● **About this exercise**
Look through the records that follow. Copy every line containing the word "penable".

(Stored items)
Background: an optimization exercise with open tools, aiming at small area, a short achievable clock period and few clock cycles per item. Do not read the settings as production practice. In this exercise RTL edits were held to simulation tests only and were not proved equivalent to the original. Power figures rest on the tool's default switching activity, not on a simulated workload.

$ cat flow/design.v
package lkv_pkg;
  localparam int MAX_ENTRIES_DEF = 16;
  localparam int KEY_BITS_DEF    = 16;
  localparam int VALUE_BITS_DEF  = 32;
  localparam int             CAP_BITS  = 5;
  localparam logic [CAP_BITS-1:0] CAP_RESET = 5'd16;
  typedef enum logic {
    CMD_GET = 1'b0,
    CMD_PUT = 1'b1
  } cmd_t;
  typedef enum logic [1:0] {
    ST_IDLE,
    ST_MATCH,
    ST_UPDATE,
    ST_REPLY
  } state_t;
  typedef struct packed {
    logic capture;
    logic lookup;
    logic update;
    logic reply;
  } ctl_cmd_t;
endpackage
This design comes from an exercise in tuning for small area, a short achievable clock period and few clock cycles per item on the open sky130 flow, not from production work.
In this exercise RTL edits were held to simulation tests only and were not proved equivalent to the original.
The clock port is modelled as an ideal driver, which makes a skipped or thinned clock tree look cheaper than it is; a real chip needs a root buffer or a tree.
Power and IR drop assume default switching activity.

// playfair_digraph_encryptor
module playfair_digraph_encryptor (
  input  logic        clk_i,
  input  logic        rst_ni,
  input  logic        psel,
  input  logic        penable,
  input  logic        pwrite,
  input  logic [4:0]  paddr,
  input  logic [31:0] pwdata,
  output logic [31:0] prdata,
  output logic        pready,
  input  logic        s_axis_tvalid,
  output logic        s_axis_tready,
  input  logic [7:0]  s_axis_tdata,    
  input  logic        s_axis_tlast,    
  output logic        m_axis_tvalid,
  input  logic        m_axis_tready,
  output logic [7:0]  m_axis_tdata,    
  output logic        m_axis_tlast     
);
  pfe_pkg::rows_t   rows;
  pfe_pkg::letter_t in_a;
  logic             s_accept;
  logic             hd_v_q, sk_v_q;
  pfe_pkg::letter_t hd_q, sk_q;
  logic             hd_last_q, sk_last_q;
  pfe_pkg::pos_t    pos_a, pos_x, p1, p2;
  logic             held_v_q;
  pfe_pkg::letter_t held_q;
  pfe_pkg::pos_t    held_pos_q;
  logic             buf_free, pop, split, pair, load, quad;
  pfe_cfg_regs u_regs (
    .clk_i   (clk_i),
    .rst_ni  (rst_ni),
    .psel    (psel),
    .penable (penable),
    .pwrite  (pwrite),
    .paddr   (paddr),
    .pwdata  (pwdata),
    .prdata  (prdata),
    .pready  (pready),
    .rows_o  (rows)
  );
  assign in_a          = (s_axis_tdata[4:0] == pfe_pkg::LETTER_J) ? pfe_pkg::LETTER_I
                                                                  : s_axis_tdata[4:0];
  assign s_axis_tready = ~sk_v_q;
  assign s_accept      = s_axis_tvalid & ~sk_v_q;
  always_ff @(posedge clk_i or negedge rst_ni) begin
    if (!rst_ni) begin
      hd_v_q <= 1'b0;
      sk_v_q <= 1'b0;
    end else begin
      if (pop || !hd_v_q) begin
        hd_v_q <= sk_v_q | s_accept;
        sk_v_q <= 1'b0;
      end else if (s_accept) begin
        sk_v_q <= 1'b1;
      end
    end
  end
  always_ff @(posedge clk_i) begin
    if (pop || !hd_v_q) begin
      if (sk_v_q) begin
        hd_q      <= sk_q;
        hd_last_q <= sk_last_q;
      end else begin
        hd_q      <= in_a;
  ...
Settings: LEC_CHECK=0, CAP_MARGIN=20, CORE_MARGIN=2, CORE_UTILIZATION=40, SLEW_MARGIN=20; clock period 11.0 ns.
standard.sh (not shown) runs the stock make flow with config.mk's settings and CLKGATE_MAP_FILE= SYNTH_SCRIPT=/design/flow/synth_recipe.tcl, a recipe that flattens the netlist after the stock synthesis.
==> flow/flow/run.sh <==
#!/bin/bash
set -euo pipefail
bash standard.sh SETUP_SLACK_MARGIN=7.5 finish > flow_make.log 2>&1
Testbench counts at the start, summed over its fixed seeds: cycles 10,430, items 9,600.
Context: an optimization exercise on an open-source flow, tuned for small area, a short achievable clock period and few clock cycles per item. The choices shown serve that exercise and are no tape-out recipe.
RTL that was checked went through simulation tests only; none was proved equivalent to the original.
The RTL of runs 1 to 3 and 7 was laid out without a check of its function.
No activity file was given, so power comes from the tool's default toggle rates.

### flow/run.sh
#!/bin/bash
# synth_recipe.tcl (not shown) runs the flow's synth.tcl, then flattens the netlist and writes it again
# the make line also repeats each setting of config.mk as NAME=value (left out here)
make -C /OpenROAD-flow-scripts/flow DESIGN_CONFIG=/design/flow/config.mk WORK_HOME=/design/flow/orfs CLKGATE_MAP_FILE= SYNTH_SCRIPT=/design/flow/synth_recipe.tcl finish
### flow/config.mk
export PLATFORM = sky130hd
export DESIGN_NAME = haptic_pattern_sequencer
export DESIGN_NICKNAME = haptic_pattern_sequencer
export VERILOG_FILES = /design/flow/design.v
export SDC_FILE = /design/flow/constraint.sdc
export NUM_CORES = 4
export LEC_CHECK = 0
export CAP_MARGIN = 20
export CORE_MARGIN = 2
export CORE_UTILIZATION = 40
export SLEW_MARGIN = 20
### flow/constraint.sdc
create_clock -name core_clock -period 9.5 [get_ports {clk_i}]
set_input_delay 1.9000 -clock core_clock [delete_from_list [all_inputs] [get_ports {clk_i}]]
set_output_delay 1.9000 -clock core_clock [all_outputs]
set_load 0.01 [all_outputs]
### flow/design.v
package hps_pkg;
  localparam int unsigned MAX_DISTANCE = 2560;
  localparam logic [7:0] PULSE_LEVEL = 8'd210;
  localparam logic [8:0] T_ON1_END   = 9'd45;
  localparam logic [8:0] T_OFF1_END  = 9'd165;
  localparam logic [8:0] T_ON2_END   = 9'd210;
  localparam logic [8:0] T_OFF2_END  = 9'd470;
  localparam logic [14:0] RESET_THRESHOLD = 15'd13;
  localparam logic [15:0] RESET_COOLDOWN  = 16'd500;
  localparam logic FUNC_TICK   = 1'b0;
  localparam logic FUNC_PACKET = 1'b1;
endpackage
module hps_cfg_regs (
  input  logic        clk_i,
  input  logic        rst_ni,
  input  logic        cfg_valid_i,
  output logic        cfg_ready_o,
  input  logic        cfg_index_i,
  input  logic [15:0] cfg_data_i,
  output logic [14:0] thr_o,
  output logic [15:0] cool_o
);
  assign cfg_ready_o = 1'b1;
  always_ff @(posedge clk_i or negedge rst_ni) begin
    if (!rst_ni) begin
      thr_o  <= hps_pkg::RESET_THRESHOLD;
      cool_o <= hps_pkg::RESET_COOLDOWN;
    end else if (cfg_valid_i) begin
      if (cfg_index_i) cool_o <= cfg_data_i;
      else             thr_o  <= cfg_data_i[14:0];
    end
  end
endmodule
module hps_step (
  input  logic [14:0] thr_i,
  input  logic [15:0] distance_i,
  output logic        near_o,     
  output logic [7:0]  guide_o     
);
  logic [14:0] mag;
  logic        far;
  logic [17:0] z;
  assign mag    = distance_i[14:0];
  assign near_o = !distance_i[15] && (mag <= thr_i);
  assign far     = distance_i[15] || (mag[14:12] != 3'd0) || (mag[11] && (mag[10] || mag[9]));
  assign z       = {6'd0, mag[11:0]} * 18'd51 + 18'd511;
  assign guide_o = far ? 8'd0 : ~z[16:9];
endmodule
module haptic_pattern_sequencer (
  input  logic               clk_i,
  input  logic               rst_ni,
  input  logic               cfg_valid_i,
  output logic               cfg_ready_o,
  input  logic [0:0]         cfg_index_i,
  input  logic [15:0]        cfg_data_i,
  input  logic               in_valid_i,
  output logic               in_stall_o,
  input  logic               func_i,
  input  logic signed [15:0] distance_i,
  output logic               out_valid_o,
  input  logic               out_stall_i,
  output logic [7:0]         motor_level_o,
  output logic               level_written_o,
  output logic               pattern_active_o,
  output logic               pattern_started_o
);
  logic [14:0] thr;
  logic [15:0] cool;
  hps_cfg_regs u_cfg (
    .clk_i       (clk_i),
    .rst_ni      (rst_ni),
    .cfg_valid_i (cfg_valid_i),
    .cfg_ready_o (cfg_ready_o),
    .cfg_index_i (cfg_index_i[0]),
    .cfg_data_i  (cfg_data_i),
    .thr_o       (thr),
    .cool_o      (cool)
  );
  logic ir_v, p_v, k_v, out_v;
  logic mv, bv, adv, fire, accept;
  assign mv         = !k_v;                      
  assign bv         = k_v || p_v;                
  assign adv        = !out_v || !out_stall_i;    
  assign fire       = adv && bv;
  assign in_stall_o = k_v;
  assign accept     = in_valid_i && !k_v;
  always_ff @(posedge clk_i or negedge rst_ni) begin
    if (!rst_ni) begin
      ir_v  <= 1'b0;
      p_v   <= 1'b0;
      k_v   <= 1'b0;
      out_v <= 1'b0;
    end else begin
      if (mv) begin
        ir_v <= accept;
        p_v  <= ir_v;
      end
      k_v <= bv && !adv;
      if (adv) out_v <= bv;
    end
  end
  logic        ir_func;
  logic [15:0] ir_dist;
  logic        d_near;
  logic [7:0]  d_guide;
  logic        p_func, p_near, k_func, k_near;
  logic [7:0]  p_guide, k_guide;
  hps_step u_step (
    .thr_i      (thr),
    .distance_i (ir_dist),
    .near_o     (d_near),
    .guide_o    (d_guide)
  );
  always_ff @(posedge clk_i) begin
    if (mv) begin
      ir_func <= func_i;
      ir_dist <= distance_i;
      p_func  <= ir_func;
      p_near  <= d_near;
      p_guide <= d_guide;
      k_func  <= p_func;
      k_near  <= p_near;
      k_guide <= p_guide;
    end
  end
  logic        b_func, b_near;
  logic [7:0]  b_guide;
  logic [16:0] since_q, since_inc, cand;
  logic        gt_q, cand_gt;
  logic        active_q;
  logic [7:0]  level_q;
  logic        written_q, started_q;
  logic        tick, trans, start;
  logic [8:0]  t;
  assign b_func  = k_v ? k_func  : p_func;
  assign b_near  = k_v ? k_near  : p_near;
  assign b_guide = k_v ? k_guide : p_guide;
  assign tick      = (b_func == hps_pkg::FUNC_TICK);
  assign t         = since_q[8:0];
  assign since_inc = since_q[16] ? since_q : since_q + 17'd1;
  assign cand      = (bv && tick) ? since_inc : since_q;
  always_comb begin
    logic c;
    c = 1'b0;
    for (int i = 0; i < 16; i++) c = (cand[i] & ~cool[i]) | ((cand[i] | ~cool[i]) & c);
    cand_gt = cand[16] | c;
  end
  assign trans = tick && active_q &&
                 (t == hps_pkg::T_ON1_END - 9'd1 || t == hps_pkg::T_OFF1_END - 9'd1 ||
                  t == hps_pkg::T_ON2_END - 9'd1 || t == hps_pkg::T_OFF2_END - 9'd1);
  assign start = bv && !tick && b_near && !active_q && gt_q;
  always_ff @(posedge clk_i or negedge rst_ni) begin
    if (!rst_ni) begin
      since_q  <= '0;
      gt_q     <= 1'b0;
      active_q <= 1'b0;
      level_q  <= '0;
    end else begin
      if (adv) gt_q <= !start && cand_gt;
      if (fire) begin
        since_q <= start ? 17'd0 : cand;
        if (tick) begin
          if (trans) begin
            level_q  <= (t == hps_pkg::T_OFF1_END - 9'd1) ? hps_pkg::PULSE_LEVEL : 8'd0;
            active_q <= (t != hps_pkg::T_OFF2_END - 9'd1);
          end
        end else if (!active_q) begin
          level_q  <= start ? hps_pkg::PULSE_LEVEL : b_guide;
          active_q <= start;
        end
      end
    end
  end
  always_ff @(posedge clk_i) begin
    if (fire) begin
      written_q <= tick ? trans : !active_q;
      started_q <= start;
    end
  end
  assign out_valid_o       = out_v;
  assign motor_level_o     = level_q;
  assign level_written_o   = written_q;
  assign pattern_active_o  = active_q;
  assign pattern_started_o = started_q;
endmodule
This design comes from an exercise in tuning for small area, a short achievable clock period and few clock cycles on the open sky130 flow, not from production work.
RTL that was checked went through simulation tests only; none was proved equivalent to the original.

Design processor_pool_task_scheduler, start of the top module:
module processor_pool_task_scheduler #(
  parameter int unsigned QUEUE_DEPTH    = 16,
  parameter int unsigned RUN_SLOTS      = 64,
  parameter int unsigned MAX_PROCESSORS = 64
) (
  input  logic              clk_i,
  input  logic              rst_ni,
  input  logic              start,
  output logic              busy,
  input  logic [12:0]       req_i,
  output logic              result_valid_o,
  output logic [160:0]      result_o,
  input  logic              cfg_valid_i,
  output logic              cfg_ready_o,
  input  logic [6:0]        cfg_data_i
);
make LEC_CHECK=0 CAP_MARGIN=20 CORE_MARGIN=2 CORE_UTILIZATION=40 SETUP_SLACK_MARGIN=5.0 SLEW_MARGIN=20 finish   # period 8.0 ns
run.sh (not shown) runs the stock make flow with config.mk's settings and CLKGATE_MAP_FILE= SYNTH_SCRIPT=/design/flow/synth_recipe.tcl, a recipe that flattens the netlist after the stock synthesis.
Testbench counts at the start, summed over its fixed seeds: cycles 6,434.
Change:
- SETUP_SLACK_MARGIN: 5.0 -> 4.0
What happened: The new run ran to the end with no violations; routed wire length came out lower by 13%; global-route usage came out lower by 3.8 points; clock skew came out lower by 19 ps.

● **Result of the task**
  input  logic        penable,
    .penable (penable),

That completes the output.